* EXERCISE BRIEF
For the records that follow, please set down exactly the lines between the one holding "if (writeHit(writeStrobe, address, OFF_IRQ_STATUS))" and the one holding "catchPrev <= '0;", inclusive, and only those.

* STUDY MATERIAL

### config.mk
export PLATFORM = sky130hd
export DESIGN_NAME = battery_alarm_mode_regs
export DESIGN_NICKNAME = d
export VERILOG_FILES = /design/src/inc/battery_regs_pkg.sv /design/src/rtl/battery_alarm_mode_regs.sv
export SDC_FILE = /design/constraint.sdc
export NUM_CORES = 1
export LEC_CHECK = 0
export BUFFER_PORTS_ARGS = -buffer_cell sky130_fd_sc_hd__buf_2
export CORE_UTILIZATION = 61
export DETAILED_ROUTE_END_ITERATION = 6
export GPL_TIMING_DRIVEN = 1
export HOLD_SLACK_MARGIN = 0.03
export PLACE_DENSITY = 0.8
export SLEW_MARGIN = 20
export SYNTH_ARGS = -nofsm -noshare
export SYNTH_HDL_FRONTEND = slang
export SYNTH_SLANG_ARGS = --single-unit
### constraint.sdc
create_clock -name core_clk -period 3.1 [get_ports core_clk]
set_input_delay 0.155 -clock core_clk [delete_from_list [all_inputs] [get_ports core_clk]]
set_output_delay 0.155 -clock core_clk [all_outputs]
set_load 0.02 [all_outputs]
### src/inc/battery_regs_pkg.sv
// Constants shared by the battery alarm and mode register bank
package battery_regs_pkg;
  localparam logic [7:0]  CMD_MAKER_WORD   = 8'h00;
  localparam logic [7:0]  CMD_LOW_CAPACITY = 8'h01;
  localparam logic [7:0]  CMD_LOW_TIME     = 8'h02;
  localparam logic [7:0]  CMD_MODE_WORD    = 8'h03;

  localparam int          BIT_INT_CHARGER  = 0;
  localparam int          BIT_ROLE_SUPPORT = 1;
  localparam int          BIT_CONDITION    = 7;
  localparam int          BIT_CHARGER_EN   = 8;
  localparam int          BIT_PRIMARY      = 9;
  localparam int          BIT_NO_BROADCAST = 14;
  localparam int          BIT_UNIT_POWER   = 15;

  localparam logic [15:0] MAKER_WORD_RESET = 16'h0000;
  localparam logic [15:0] LOW_TIME_RESET   = 16'h000A;
  localparam logic [15:0] MODE_HI_RESET    = 16'h0000;
  localparam int          CAP_ALARM_PCT    = 10;

  localparam longint unsigned CLK_HZ       = 200_000_000;
  localparam longint unsigned OFF_TIME_MS  = 2_000;
  localparam longint unsigned HOLD_TIME_MS = 10_000;
  // Least times, rounded up to whole cycles
  localparam longint unsigned OFF_CYCLES_DFLT  = (OFF_TIME_MS * CLK_HZ + 999) / 1000;
  localparam longint unsigned HOLD_CYCLES_DFLT = (HOLD_TIME_MS * CLK_HZ + 999) / 1000;

  localparam logic [3:0]  LAST_DATA_BIT    = 4'h7;
  localparam logic [3:0]  ACK_BIT          = 4'h8;

  typedef enum logic [6:0] {
    SM_IDLE = 7'h01,
    SM_ADDR = 7'h02,
    SM_CMD  = 7'h04,
    SM_WLO  = 7'h08,
    SM_WHI  = 7'h10,
    SM_RLO  = 7'h20,
    SM_RHI  = 7'h40
  } bus_state_t;
endpackage : battery_regs_pkg
<file path="src/verilog/ieipc_pkg.sv">
// constants and register map of the input edge interrupt and pulse catch block
package ieipc_pkg;

    // sizes
    localparam int NUM_IRQ_IN = 6;
    localparam int NUM_FAST_IN = 8;
    localparam int NUM_ADAPTER_IN = 4;
    localparam int DELAY_W = 8;
    localparam int ADDR_W = 4;
    localparam int DATA_W = 32;
    localparam int AC_COUNT_W = 5;

    // clock and times
    localparam int CLOCK_HZ = 25_000_000;
    localparam int MS_TICK_US = 1000;
    localparam int MS_TICK_CYCLES = (CLOCK_HZ / 1_000_000) * MS_TICK_US;
    localparam int AC_RESPONSE_MS = 26;
    localparam int MIN_EDGE_HOLD_NS = 5000;
    localparam int MIN_EDGE_HOLD_CYCLES = (MIN_EDGE_HOLD_NS * (CLOCK_HZ / 1_000_000) + 999) / 1000;

    // register word offsets
    localparam logic [ADDR_W-1:0] OFF_IRQ_DISABLE = 4'h0;
    localparam logic [ADDR_W-1:0] OFF_IRQ_STATUS = 4'h1;
    localparam logic [ADDR_W-1:0] OFF_IRQ_MASK = 4'h2;
    localparam logic [ADDR_W-1:0] OFF_CATCH_FLAGS = 4'h3;
    localparam logic [ADDR_W-1:0] OFF_INPUT_LEVEL = 4'h4;
    localparam logic [ADDR_W-1:0] OFF_CONTROL = 4'h5;
    localparam logic [ADDR_W-1:0] OFF_PENDING_VECTOR = 4'h6;
    localparam logic [ADDR_W-1:0] OFF_DELAY_BASE = 4'h8;

    // field positions
    localparam int CTRL_ADAPTER_SEL_BIT = 0;
    localparam int VECTOR_VALID_BIT = 4;

    // reset values
    localparam logic [NUM_IRQ_IN-1:0] RESET_IRQ_DISABLE = 6'h00;
    localparam logic [2*NUM_IRQ_IN-1:0] RESET_IRQ_MASK = 12'h000;
    localparam logic [DELAY_W-1:0] RESET_DELAY_MS = 8'h00;

endpackage : ieipc_pkg

</file>
<file path="src/verilog/ieipc_ms_tick.sv">
// one millisecond tick generator for the interrupt delay and the ac input filter
module ieipc_ms_tick import ieipc_pkg::*; #(
    parameter int TICK_CYCLES = MS_TICK_CYCLES
) (
    // clock and reset
    input wire logic clock,
    input wire logic reset,
    // tick out
    output logic tick
);

    localparam logic [15:0] LAST_COUNT = 16'(TICK_CYCLES - 1);

    logic [15:0] count;
    logic [15:0] next_count;
    logic next_tick;

    always_comb begin
        next_count = count + 16'h0001;
        next_tick = 1'b0;
        if (count == LAST_COUNT) begin
            next_count = 16'h0000;
            next_tick = 1'b1;
        end
    end

    always_ff @(posedge clock) begin
        if (reset) begin
            count <= 16'h0000;
            tick <= 1'b0;
        end else begin
            count <= next_count;
            tick <= next_tick;
        end
    end
endmodule : ieipc_ms_tick

</file>
<file path="src/verilog/ieipc_edge_unit.sv">
// edge detection and delayed interrupt request for one interrupt input
module ieipc_edge_unit import ieipc_pkg::*; (
    // clock and reset
    input wire logic clock,
    input wire logic reset,
    // input and control
    input wire logic level,
    input wire logic enable,
    input wire logic tick,
    input wire logic [DELAY_W-1:0] delayMs,
    // requests
    output logic riseEvent,
    output logic fallEvent
);

    logic prevLevel;
    logic [DELAY_W-1:0] riseCount;
    logic [DELAY_W-1:0] fallCount;
    logic next_prevLevel;
    logic [DELAY_W-1:0] next_riseCount;
    logic [DELAY_W-1:0] next_fallCount;
    logic next_riseEvent;
    logic next_fallEvent;
    logic rise;
    logic fall;

    // one step of a delay countdown: returns {event, new count}
    function automatic logic [DELAY_W:0] delayStep(input logic en, input logic edgeSeen,
                                                   input logic [DELAY_W-1:0] cnt, input logic tk,
                                                   input logic [DELAY_W-1:0] dly);
        logic [DELAY_W:0] r;
        r = {1'b0, cnt};
        if (!en) begin
            r = '0;
        end else if (cnt != '0) begin
            if (tk) begin
                r = {(cnt == 8'h01), cnt - 8'h01};
            end
        end else if (edgeSeen) begin
            r = (dly == '0) ? {1'b1, 8'h00} : {1'b0, dly};
        end
        return r;
    endfunction : delayStep

    always_comb begin
        rise = level & ~prevLevel;
        fall = ~level & prevLevel;
        next_prevLevel = level;
        {next_riseEvent, next_riseCount} = delayStep(enable, rise, riseCount, tick, delayMs);
        {next_fallEvent, next_fallCount} = delayStep(enable, fall, fallCount, tick, delayMs);
    end

    always_ff @(posedge clock) begin
        if (reset) begin
            prevLevel <= 1'b0;
            riseCount <= '0;
            fallCount <= '0;
            riseEvent <= 1'b0;
            fallEvent <= 1'b0;
        end else begin
            prevLevel <= next_prevLevel;
            riseCount <= next_riseCount;
            fallCount <= next_fallCount;
            riseEvent <= next_riseEvent;
            fallEvent <= next_fallEvent;
        end
    end
endmodule : ieipc_edge_unit

</file>
<file path="src/verilog/ieipc_top.sv">
// input edge interrupts, interrupt delay and pulse catch flags with a plain register port
//
// The plain strobed port and the placing of the registers are this design's own decisions.
module ieipc_top import ieipc_pkg::*; #(
    parameter int TICK_CYCLES = MS_TICK_CYCLES,
    parameter bit AC_INPUT = 1'b0
) (
    // clock and reset
    input wire logic clock,
    input wire logic reset,
    // field inputs
    input wire logic [NUM_FAST_IN-1:0] fastInput,
    input wire logic [NUM_ADAPTER_IN-1:0] adapterInput,
    // register port
    input wire logic [ADDR_W-1:0] address,
    input wire logic [DATA_W-1:0] writeData,
    input wire logic writeStrobe,
    input wire logic readStrobe,
    output logic [DATA_W-1:0] readData,
    // interrupt
    output logic irq
);

    localparam int SYNC_W = NUM_FAST_IN + NUM_ADAPTER_IN;
    localparam int STAT_W = 2 * NUM_IRQ_IN;
    localparam logic [AC_COUNT_W-1:0] AC_LAST = AC_COUNT_W'(AC_RESPONSE_MS);

    // synchronisers
    logic [SYNC_W-1:0] syncFirst;
    logic [SYNC_W-1:0] syncSecond;
    logic [NUM_FAST_IN-1:0] rawLevel;
    logic [NUM_FAST_IN-1:0] level;

    // registers
    logic [NUM_IRQ_IN-1:0] irqDisable;
    logic [STAT_W-1:0] irqStatus;
    logic [STAT_W-1:0] irqMask;
    logic [NUM_FAST_IN-1:0] catchFlags;
    logic [NUM_FAST_IN-1:0] catchPrev;
    logic adapterSel;
    logic [DELAY_W-1:0] delayMs [NUM_IRQ_IN];
    logic [NUM_IRQ_IN-1:0] next_irqDisable;
    logic [STAT_W-1:0] next_irqStatus;
    logic [STAT_W-1:0] next_irqMask;
    logic [NUM_FAST_IN-1:0] next_catchFlags;
    logic [NUM_FAST_IN-1:0] next_catchPrev;
    logic next_adapterSel;
    logic [DELAY_W-1:0] next_delayMs [NUM_IRQ_IN];
    logic [DATA_W-1:0] next_readData;
    logic next_irq;

    // internal events
    logic tick;
    logic featureOn;
    logic [NUM_IRQ_IN-1:0] riseEv;
    logic [NUM_IRQ_IN-1:0] fallEv;
    logic [STAT_W-1:0] edgeEv;
    logic [NUM_FAST_IN-1:0] catchEv;
    logic [STAT_W-1:0] pendingBits;
    logic [4:0] pendingVector;

    // lowest pending request: {valid, vector}; even vector is falling, odd is rising
    function automatic logic [4:0] firstPending(input logic [STAT_W-1:0] bits);
        logic [4:0] r;
        r = 5'h00;
        for (int k = STAT_W - 1; k >= 0; k--) begin
            if (bits[k]) begin
                r = {1'b1, 4'(k)};
            end
        end
        return r;
    endfunction : firstPending

    // word write strobe for one offset
    function automatic logic writeHit(input logic ws, input logic [ADDR_W-1:0] a,
                                      input logic [ADDR_W-1:0] off);
        return ws && (a == off);
    endfunction : writeHit

    // two flip-flop synchronisers, sampled fast enough for the counter input rates
    always_ff @(posedge clock) begin
        if (reset) begin
            syncFirst <= '0;
            syncSecond <= '0;
        end else begin
            syncFirst <= {adapterInput, fastInput};
            syncSecond <= syncFirst;
        end
    end

    // adapter terminals stand in for main inputs 0 to 3 when selected
    always_comb begin
        rawLevel = syncSecond[NUM_FAST_IN-1:0];
        if (adapterSel) begin
            rawLevel[NUM_ADAPTER_IN-1:0] = syncSecond[SYNC_W-1:NUM_FAST_IN];
        end
    end

    assign featureOn = !AC_INPUT;

    ieipc_ms_tick #(
        .TICK_CYCLES(TICK_CYCLES)
    ) u_tick (
        .clock(clock),
        .reset(reset),
        .tick(tick)
    );

    // ac variant: a change shows only after it has stood for the response time
    generate
        if (AC_INPUT) begin : g_ac
            logic [AC_COUNT_W-1:0] acCount [NUM_FAST_IN];
            logic [AC_COUNT_W-1:0] next_acCount [NUM_FAST_IN];
            logic [NUM_FAST_IN-1:0] acLevel;
            logic [NUM_FAST_IN-1:0] next_acLevel;
            always_comb begin
                next_acLevel = acLevel;
                for (int k = 0; k < NUM_FAST_IN; k++) begin
                    next_acCount[k] = acCount[k];
                    if (rawLevel[k] == acLevel[k]) begin
                        next_acCount[k] = '0;
                    end else if (acCount[k] == AC_LAST) begin
                        next_acLevel[k] = rawLevel[k];
                        next_acCount[k] = '0;
                    end else if (tick) begin
                        next_acCount[k] = acCount[k] + 5'h01;
                    end
                end
            end
            always_ff @(posedge clock) begin
                if (reset) begin
                    acLevel <= '0;
                    for (int k = 0; k < NUM_FAST_IN; k++) begin
                        acCount[k] <= '0;
                    end
                end else begin
                    acLevel <= next_acLevel;
                    acCount <= next_acCount;
                end
            end
            assign level = acLevel;
            for (genvar j = 0; j < NUM_FAST_IN; j++) begin : g_ac_chk

            end
        end else begin : g_dc
            assign level = rawLevel;
        end
    endgenerate

    // one edge unit per interrupt input
    generate
        for (genvar i = 0; i < NUM_IRQ_IN; i++) begin : g_edge
            ieipc_edge_unit u_edge (
                .clock(clock),
                .reset(reset),
                .level(level[i]),
                .enable(featureOn && !irqDisable[i]),
                .tick(tick),
                .delayMs(delayMs[i]),
                .riseEvent(riseEv[i]),
                .fallEvent(fallEv[i])
            );
            assign edgeEv[2*i] = fallEv[i];
            assign edgeEv[2*i+1] = riseEv[i];
        end
    endgenerate

    // register file, sticky status and catch flags
    always_comb begin
        catchEv = level & ~catchPrev & {NUM_FAST_IN{featureOn}};
        next_catchPrev = level;
        next_irqDisable = irqDisable;
        next_irqMask = irqMask;
        next_adapterSel = adapterSel;
        next_delayMs = delayMs;
        next_irqStatus = irqStatus;
        next_catchFlags = catchFlags;
        if (writeHit(writeStrobe, address, OFF_IRQ_DISABLE)) begin
            next_irqDisable = writeData[NUM_IRQ_IN-1:0];
        end
        if (writeHit(writeStrobe, address, OFF_IRQ_MASK)) begin
            next_irqMask = writeData[STAT_W-1:0];
        end
        if (writeHit(writeStrobe, address, OFF_CONTROL)) begin
            next_adapterSel = writeData[CTRL_ADAPTER_SEL_BIT];
        end
        for (int k = 0; k < NUM_IRQ_IN; k++) begin
            if (writeHit(writeStrobe, address, OFF_DELAY_BASE + 4'(k))) begin
                next_delayMs[k] = writeData[DELAY_W-1:0];
            end
        end
        if (writeHit(writeStrobe, address, OFF_IRQ_STATUS)) begin
            next_irqStatus = irqStatus & ~writeData[STAT_W-1:0];
        end
        if (writeHit(writeStrobe, address, OFF_CATCH_FLAGS)) begin
            next_catchFlags = catchFlags & ~writeData[NUM_FAST_IN-1:0];
        end
        // a new event wins over a clear in the same cycle
        next_irqStatus = next_irqStatus | edgeEv;
        next_catchFlags = next_catchFlags | catchEv;
        next_irq = |(irqStatus & irqMask);
    end

    // read answer, one cycle after the strobe and zero otherwise
    always_comb begin
        pendingBits = irqStatus & irqMask;
        pendingVector = firstPending(pendingBits);
        next_readData = '0;
        if (readStrobe) begin
            if (address == OFF_IRQ_DISABLE) begin
                next_readData = DATA_W'(irqDisable);
            end else if (address == OFF_IRQ_STATUS) begin
                next_readData = DATA_W'(irqStatus);
            end else if (address == OFF_IRQ_MASK) begin
                next_readData = DATA_W'(irqMask);
            end else if (address == OFF_CATCH_FLAGS) begin
                next_readData = DATA_W'(catchFlags);
            end else if (address == OFF_INPUT_LEVEL) begin
                next_readData = DATA_W'(level);
            end else if (address == OFF_CONTROL) begin
                next_readData = DATA_W'(adapterSel);
            end else if (address == OFF_PENDING_VECTOR) begin
                next_readData = DATA_W'(pendingVector);
            end else begin
                for (int k = 0; k < NUM_IRQ_IN; k++) begin
                    if (address == OFF_DELAY_BASE + 4'(k)) begin
                        next_readData = DATA_W'(delayMs[k]);
                    end
                end
            end
        end
    end

    always_ff @(posedge clock) begin
        if (reset) begin
            irqDisable <= RESET_IRQ_DISABLE;
            irqMask <= RESET_IRQ_MASK;
            irqStatus <= '0;
            catchFlags <= '0;
            catchPrev <= '0;
            adapterSel <= 1'b0;
            for (int k = 0; k < NUM_IRQ_IN; k++) begin
                delayMs[k] <= RESET_DELAY_MS;
            end
            readData <= '0;
            irq <= 1'b0;
        end else begin
            irqDisable <= next_irqDisable;
            irqMask <= next_irqMask;
            irqStatus <= next_irqStatus;
            catchFlags <= next_catchFlags;
            catchPrev <= next_catchPrev;
            adapterSel <= next_adapterSel;
            delayMs <= next_delayMs;
            readData <= next_readData;
            irq <= next_irq;
        end
    end
endmodule : ieipc_top

</file>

* RESULT
        if (writeHit(writeStrobe, address, OFF_IRQ_STATUS)) begin
            next_irqStatus = irqStatus & ~writeData[STAT_W-1:0];
        end
        if (writeHit(writeStrobe, address, OFF_CATCH_FLAGS)) begin
            next_catchFlags = catchFlags & ~writeData[NUM_FAST_IN-1:0];
        end
        // a new event wins over a clear in the same cycle
        next_irqStatus = next_irqStatus | edgeEv;
        next_catchFlags = next_catchFlags | catchEv;
        next_irq = |(irqStatus & irqMask);
    end

    // read answer, one cycle after the strobe and zero otherwise
    always_comb begin
        pendingBits = irqStatus & irqMask;
        pendingVector = firstPending(pendingBits);
        next_readData = '0;
        if (readStrobe) begin
            if (address == OFF_IRQ_DISABLE) begin
                next_readData = DATA_W'(irqDisable);
            end else if (address == OFF_IRQ_STATUS) begin
                next_readData = DATA_W'(irqStatus);
            end else if (address == OFF_IRQ_MASK) begin
                next_readData = DATA_W'(irqMask);
            end else if (address == OFF_CATCH_FLAGS) begin
                next_readData = DATA_W'(catchFlags);
            end else if (address == OFF_INPUT_LEVEL) begin
                next_readData = DATA_W'(level);
            end else if (address == OFF_CONTROL) begin
                next_readData = DATA_W'(adapterSel);
            end else if (address == OFF_PENDING_VECTOR) begin
                next_readData = DATA_W'(pendingVector);
            end else begin
                for (int k = 0; k < NUM_IRQ_IN; k++) begin
                    if (address == OFF_DELAY_BASE + 4'(k)) begin
                        next_readData = DATA_W'(delayMs[k]);
                    end
                end
            end
        end
    end

    always_ff @(posedge clock) begin
        if (reset) begin
            irqDisable <= RESET_IRQ_DISABLE;
            irqMask <= RESET_IRQ_MASK;
            irqStatus <= '0;
            catchFlags <= '0;
            catchPrev <= '0;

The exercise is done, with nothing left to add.